Professor Sir Mark Caulfield from Queen Mary University of London, formerly Chief Scientist at Genomics England and co-author on this study, said: "As Covid-19 evolves, we need to focus on reducing the number of people getting seriously ill and being hospitalised. Through our whole genome sequencing research, we've discovered novel gene variants that predispose people to severe illness – which now offer a route to new tests and treatments, to help protect the public and the NHS from this virus."
Strategically, we're at a point where genomic science is becoming an integral part of the national infrastructure in routine healthcare. This study illustrates the value of whole genome sequencing to detect rare and common variants that influence critical illness requiring intensive care. It represents a major leap forward in our understanding of how our genetic makeup influences severe illness with Covid-19.
All those involved in the study went to great efforts to engage with all communities within the UK – including groups that have historically been under-represented in medical studies. The inclusive element of our work has generated meaningful results for everyone in the country."
Dr Rich Scott, Chief Medical Officer at Genomics England
Lord Kamall, Minister for innovation at the Department of Health and Social Care (DHSC), said: "Clinical research has been vital in our fight against Covid-19 and the UK's innovation is enabling us to transform our health service and ensure the NHS is able to deliver world-class care.

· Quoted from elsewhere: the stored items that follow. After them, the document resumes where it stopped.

$ cat src/tpjd_pkg.sv
// Shared constants and beat codes for the two-level priority job dispatcher.
package tpjd_pkg;

  // Codes of the kind field on the input channel.
  localparam logic [1:0] KIND_SUBMIT   = 2'd0;
  localparam logic [1:0] KIND_FINISH   = 2'd1;
  localparam logic [1:0] KIND_SHUTDOWN = 2'd2;

  // Default sizes of the two job stores and of a job tag.
  localparam int unsigned URGENT_DEPTH_DEF     = 16;
  localparam int unsigned BACKGROUND_DEPTH_DEF = 16;
  localparam int unsigned TAG_BITS_DEF         = 16;

endpackage

$ cat src/tpjd_mem.sv
// Single-port-write, single-port-read tag memory with a registered read.
module tpjd_mem #(
  parameter int unsigned DEPTH = 16,
  parameter int unsigned WIDTH = 16,
  localparam int unsigned AW   = (DEPTH > 1) ? $clog2(DEPTH) : 1
) (
  input  logic             clk_i,
  input  logic             we_i,
  input  logic [AW-1:0]    waddr_i,
  input  logic [WIDTH-1:0] wdata_i,
  input  logic             re_i,
  input  logic [AW-1:0]    raddr_i,
  output logic [WIDTH-1:0] rdata_o
);

  logic [WIDTH-1:0] mem_q [DEPTH];
  logic [WIDTH-1:0] rdata_q;

  // Write and read share the edge; a read of the written address returns the old word.
  always_ff @(posedge clk_i) begin
    if (we_i) begin
      mem_q[waddr_i] <= wdata_i;
    end
  end

  always_ff @(posedge clk_i) begin
    if (re_i) begin
      rdata_q <= mem_q[raddr_i];
    end
  end

  assign rdata_o = rdata_q;

endmodule

$ cat src/two_level_priority_job_dispatcher.sv
// Top level of the two-level strict-priority job dispatcher for a single worker.
//
//   Channel | Direction | Handshake                | Payload
//   --------+-----------+--------------------------+----------------------------------------
//   in      | input     | in_valid_i / in_ready_o  | kind_i, job_tag_i, high_priority_i
//   out     | output    | out_valid_o / out_ready_i| dispatch_valid_o, dispatched_tag_o,
//           |           |                          | dispatched_from_high_o, dropped_o,
//           |           |                          | worker_busy_o, urgent_level_o,
//           |           |                          | background_level_o
//
// One beat is accepted every cycle while the output does not stall; each input beat yields exactly one output beat.
// Each beat passes through two registers, the input register and the result register,
// the store memories' registered read ports being part of the result register.
// Reset (rst_ni low, asynchronous) empties both stores, frees the worker and clears halt.
// A stall on the output holds the result register and the state; the input register
// still takes one more beat, after which in_ready_o follows out_ready_i.
module two_level_priority_job_dispatcher
  import tpjd_pkg::*;
#(
  parameter int unsigned URGENT_DEPTH     = URGENT_DEPTH_DEF,
  parameter int unsigned BACKGROUND_DEPTH = BACKGROUND_DEPTH_DEF,
  parameter int unsigned TAG_BITS         = TAG_BITS_DEF,
  localparam int unsigned UCW = $clog2(URGENT_DEPTH + 1),
  localparam int unsigned BCW = $clog2(BACKGROUND_DEPTH + 1)
) (
  input  logic                clk_i,
  input  logic                rst_ni,

  input  logic                in_valid_i,
  output logic                in_ready_o,
  input  logic [1:0]          kind_i,
  input  logic [TAG_BITS-1:0] job_tag_i,
  input  logic                high_priority_i,

  output logic                out_valid_o,
  input  logic                out_ready_i,
  output logic                dispatch_valid_o,
  output logic [TAG_BITS-1:0] dispatched_tag_o,
  output logic                dispatched_from_high_o,
  output logic                dropped_o,
  output logic                worker_busy_o,
  output logic [UCW-1:0]      urgent_level_o,
  output logic [BCW-1:0]      background_level_o
);

  localparam int unsigned UIW = (URGENT_DEPTH > 1) ? $clog2(URGENT_DEPTH) : 1;
  localparam int unsigned BIW = (BACKGROUND_DEPTH > 1) ? $clog2(BACKGROUND_DEPTH) : 1;
  // Wide enough to hold head plus count before the wrap.
  localparam int unsigned BSW = BCW + 1;

  // ---------------------------------------------------------------------------
  // Input register. It frees up whenever its beat moves on to the result side.
  // ---------------------------------------------------------------------------
  logic                in_valid_q;
  logic [1:0]          kind_q;
  logic [TAG_BITS-1:0] tag_q;
  logic                high_q;
  logic                in_accept;
  logic                advance;

  // The beat in the input register is processed when the result register is
  // empty or is being emptied in this cycle.
  assign advance    = in_valid_q && (!out_valid_o || out_ready_i);
  assign in_ready_o = !in_valid_q || advance;
  assign in_accept  = in_valid_i && in_ready_o;

  always_ff @(posedge clk_i or negedge rst_ni) begin
    if (!rst_ni) begin
      in_valid_q <= 1'b0;
    end else if (in_accept) begin
      in_valid_q <= 1'b1;
    end else if (advance) begin
      in_valid_q <= 1'b0;
    end
  end

  always_ff @(posedge clk_i) begin
    if (in_accept) begin
      kind_q <= kind_i;
      tag_q  <= job_tag_i;
      high_q <= high_priority_i;
    end
  end

  // ---------------------------------------------------------------------------
  // Scheduler state. These registers also serve as the status part of the
  // result, since they only change when a new result is loaded.
  // ---------------------------------------------------------------------------
  logic           busy_q,   busy_d;
  logic           halted_q, halted_d;
  logic [UCW-1:0] ucnt_q,   ucnt_d;
  logic [BCW-1:0] bcnt_q,   bcnt_d;
  logic [BIW-1:0] bhead_q,  bhead_d;

  // ---------------------------------------------------------------------------
  // Single-pass update: push first, then dispatch if the worker is free.
  // ---------------------------------------------------------------------------
  logic           running;
  logic           is_submit;
  logic           is_finish;
  logic           is_shutdown;
  logic           push_u;
  logic           push_b;
  logic           drop;
  logic           busy_mid;
  logic [UCW-1:0] ucnt_mid;
  logic [BCW-1:0] bcnt_mid;
  logic           disp_ok;
  logic           pop_u;
  logic           pop_b;
  logic           bypass;
  logic [UCW-1:0] utop;
  logic [BSW-1:0] bslot_sum;
  logic [BSW-1:0] bslot_wrap;
  logic [BIW-1:0] bslot;
  logic [BSW-1:0] bhead_inc;
  logic [BIW-1:0] bhead_next;

  assign running     = !halted_q;
  assign is_submit   = running && (kind_q == KIND_SUBMIT);
  assign is_finish   = running && (kind_q == KIND_FINISH);
  assign is_shutdown = running && (kind_q == KIND_SHUTDOWN);

  assign push_u = is_submit && high_q && (ucnt_q < UCW'(URGENT_DEPTH));
  assign push_b = is_submit && !high_q && (bcnt_q < BCW'(BACKGROUND_DEPTH));
  assign drop   = is_submit && !push_u && !push_b;

  assign busy_mid = is_finish ? 1'b0 : busy_q;
  assign ucnt_mid = ucnt_q + UCW'(push_u);
  assign bcnt_mid = bcnt_q + BCW'(push_b);

  // Urgent work always wins; the background FIFO is served only when the stack is empty.
  assign disp_ok = (is_submit || is_finish) && !busy_mid;
  assign pop_u   = disp_ok && (ucnt_mid != '0);
  assign pop_b   = disp_ok && !pop_u && (bcnt_mid != '0);

  // Stack top after the push.
  assign utop = ucnt_mid - UCW'(1);

  // FIFO tail slot is head plus count, wrapped once at the depth.
  assign bslot_sum  = BSW'(bhead_q) + BSW'(bcnt_q);
  assign bslot_wrap = (bslot_sum >= BSW'(BACKGROUND_DEPTH)) ?
                      (bslot_sum - BSW'(BACKGROUND_DEPTH)) : bslot_sum;
  assign bslot      = bslot_wrap[BIW-1:0];
  assign bhead_inc  = BSW'(bhead_q) + BSW'(1);
  assign bhead_next = (bhead_inc == BSW'(BACKGROUND_DEPTH)) ? '0 : bhead_inc[BIW-1:0];

  // A job that is pushed and dispatched on the same beat never comes back out of
  // the memory in time, so its tag is forwarded around it. On the stack this is
  // any push followed by a pop; on the FIFO only when the FIFO was empty.
  assign bypass = (push_u && pop_u) || (push_b && pop_b && (bcnt_q == '0));

  always_comb begin
    busy_d   = busy_q;
    halted_d = halted_q;
    ucnt_d   = ucnt_q;
    bcnt_d   = bcnt_q;
    bhead_d  = bhead_q;
    if (is_shutdown) begin
      busy_d   = 1'b1;
      halted_d = 1'b1;
      ucnt_d   = '0;
      bcnt_d   = '0;
      bhead_d  = '0;
    end else if (is_submit || is_finish) begin
      busy_d = busy_mid || pop_u || pop_b;
      ucnt_d = pop_u ? utop : ucnt_mid;
      bcnt_d = pop_b ? (bcnt_mid - BCW'(1)) : bcnt_mid;
      if (pop_b) begin
        bhead_d = bhead_next;
      end
    end
  end

  always_ff @(posedge clk_i or negedge rst_ni) begin
    if (!rst_ni) begin
      busy_q   <= 1'b0;
      halted_q <= 1'b0;
      ucnt_q   <= '0;
      bcnt_q   <= '0;
      bhead_q  <= '0;
    end else if (advance) begin
      busy_q   <= busy_d;
      halted_q <= halted_d;
      ucnt_q   <= ucnt_d;
      bcnt_q   <= bcnt_d;
      bhead_q  <= bhead_d;
    end
  end

  // ---------------------------------------------------------------------------
  // Job stores. Their read registers load only when a result is produced, so a
  // stalled result keeps its tag.
  // ---------------------------------------------------------------------------
  logic [TAG_BITS-1:0] urd;
  logic [TAG_BITS-1:0] brd;

  tpjd_mem #(
    .DEPTH (URGENT_DEPTH),
    .WIDTH (TAG_BITS)
  ) u_urgent_mem (
    .clk_i   (clk_i),
    .we_i    (advance && push_u),
    .waddr_i (ucnt_q[UIW-1:0]),
    .wdata_i (tag_q),
    .re_i    (advance && pop_u),
    .raddr_i (utop[UIW-1:0]),
    .rdata_o (urd)
  );

  tpjd_mem #(
    .DEPTH (BACKGROUND_DEPTH),
    .WIDTH (TAG_BITS)
  ) u_background_mem (
    .clk_i   (clk_i),
    .we_i    (advance && push_b),
    .waddr_i (bslot),
    .wdata_i (tag_q),
    .re_i    (advance && pop_b),
    .raddr_i (bhead_q),
    .rdata_o (brd)
  );

  // ---------------------------------------------------------------------------
  // Result register.
  // ---------------------------------------------------------------------------
  logic                out_valid_q;
  logic                disp_q;
  logic                from_high_q;
  logic                dropped_q;
  logic                bypass_q;
  logic [TAG_BITS-1:0] bypass_tag_q;

  always_ff @(posedge clk_i or negedge rst_ni) begin
    if (!rst_ni) begin
      out_valid_q <= 1'b0;
    end else if (advance) begin
      out_valid_q <= 1'b1;
    end else if (out_ready_i) begin
      out_valid_q <= 1'b0;
    end
  end

  always_ff @(posedge clk_i) begin
    if (advance) begin
      disp_q       <= pop_u || pop_b;
      from_high_q  <= pop_u;
      dropped_q    <= drop;
      bypass_q     <= bypass;
      bypass_tag_q <= tag_q;
    end
  end

  assign out_valid_o            = out_valid_q;
  assign dispatch_valid_o       = disp_q;
  assign dispatched_from_high_o = disp_q && from_high_q;
  assign dropped_o              = dropped_q;
  assign worker_busy_o          = busy_q;
  assign urgent_level_o         = ucnt_q;
  assign background_level_o     = bcnt_q;

  // The tag reads as zero when nothing was dispatched.
  always_comb begin
    dispatched_tag_o = '0;
    if (disp_q) begin
      if (bypass_q) begin
        dispatched_tag_o = bypass_tag_q;
      end else if (from_high_q) begin
        dispatched_tag_o = urd;
      end else begin
        dispatched_tag_o = brd;
      end
    end
  end

  // ---------------------------------------------------------------------------
  // Assertions.
  // ---------------------------------------------------------------------------

  // A dispatch always leaves the worker busy.
  a_dispatch_sets_busy: assert property (@(posedge clk_i) disable iff (!rst_ni)
    (out_valid_o && dispatch_valid_o) |-> worker_busy_o)
    else $error("dispatch reported with a free worker");

  // Neither count can pass its store's depth.
  a_levels_in_range: assert property (@(posedge clk_i) disable iff (!rst_ni)
    (ucnt_q <= UCW'(URGENT_DEPTH)) && (bcnt_q <= BCW'(BACKGROUND_DEPTH)))
    else $error("store count beyond depth");

  // Only reset leaves the halted condition.
  a_halt_sticks: assert property (@(posedge clk_i) disable iff (!rst_ni)
    halted_q |=> halted_q)
    else $error("halt released without reset");

  // While halted the stores are empty and the worker reads as busy.
  a_halted_state: assert property (@(posedge clk_i) disable iff (!rst_ni)
    halted_q |-> (busy_q && (ucnt_q == '0) && (bcnt_q == '0)))
    else $error("halted with live jobs or a free worker");

  // A drop happens only when some store is full.
  a_drop_only_full: assert property (@(posedge clk_i) disable iff (!rst_ni)
    (out_valid_o && dropped_o) |->
      ((ucnt_q == UCW'(URGENT_DEPTH)) || (bcnt_q == BCW'(BACKGROUND_DEPTH))))
    else $error("drop reported with room in both stores");

  // A free worker never sits beside waiting jobs, since every free moment dispatches.
  a_no_idle_with_work: assert property (@(posedge clk_i) disable iff (!rst_ni)
    (!busy_q) |-> ((ucnt_q == '0) && (bcnt_q == '0)))
    else $error("worker free while jobs wait");

endmodule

"This research is an important step forward in better understanding how Covid-19 impacts certain people, allowing us to take the necessary action to protect the most vulnerable and save lives."
The findings have been published in Nature.
GenOMICC (Genetics of Susceptibility and Mortality in Critical Care) started in 2015 as an open, global consortium of intensive care clinicians dedicated to understanding genetic factors influencing outcomes in intensive care from diseases such as SARS, flu and sepsis.
The consortium is led by the University of Edinburgh, and since 2020 it has been focused on Covid-19 research in partnership with Genomics England and in collaboration with NHS Lothian, the Intensive Care National Audit and Research Centre (ICNARC), and Queen Mary University of London.
The ground-breaking 100,000 Genomes Project was established in 2014 to sequence 100,000 genomes from people with a rare disease or cancer. The Project was completed in 2018 and paved the way for the creation of a new genomic medicine service for NHS England, transforming patient care by bringing advanced diagnosis and personalised treatments.
GenOMICC is funded by DHSC, LifeArc, the charity Sepsis Research FEAT, the Intensive Care Society, Wellcome, UK Research and Innovation, Scotland's Chief Scientist Office, the Department of Health and Social Care and the National Institute for Health Research (NIHR), and supported by Illumina.
Kousathanas, A., et al. (2022) Whole genome sequencing reveals host factors underlying critical Covid-19. Nature. doi.org/10.1038/s41586-022-04576-6.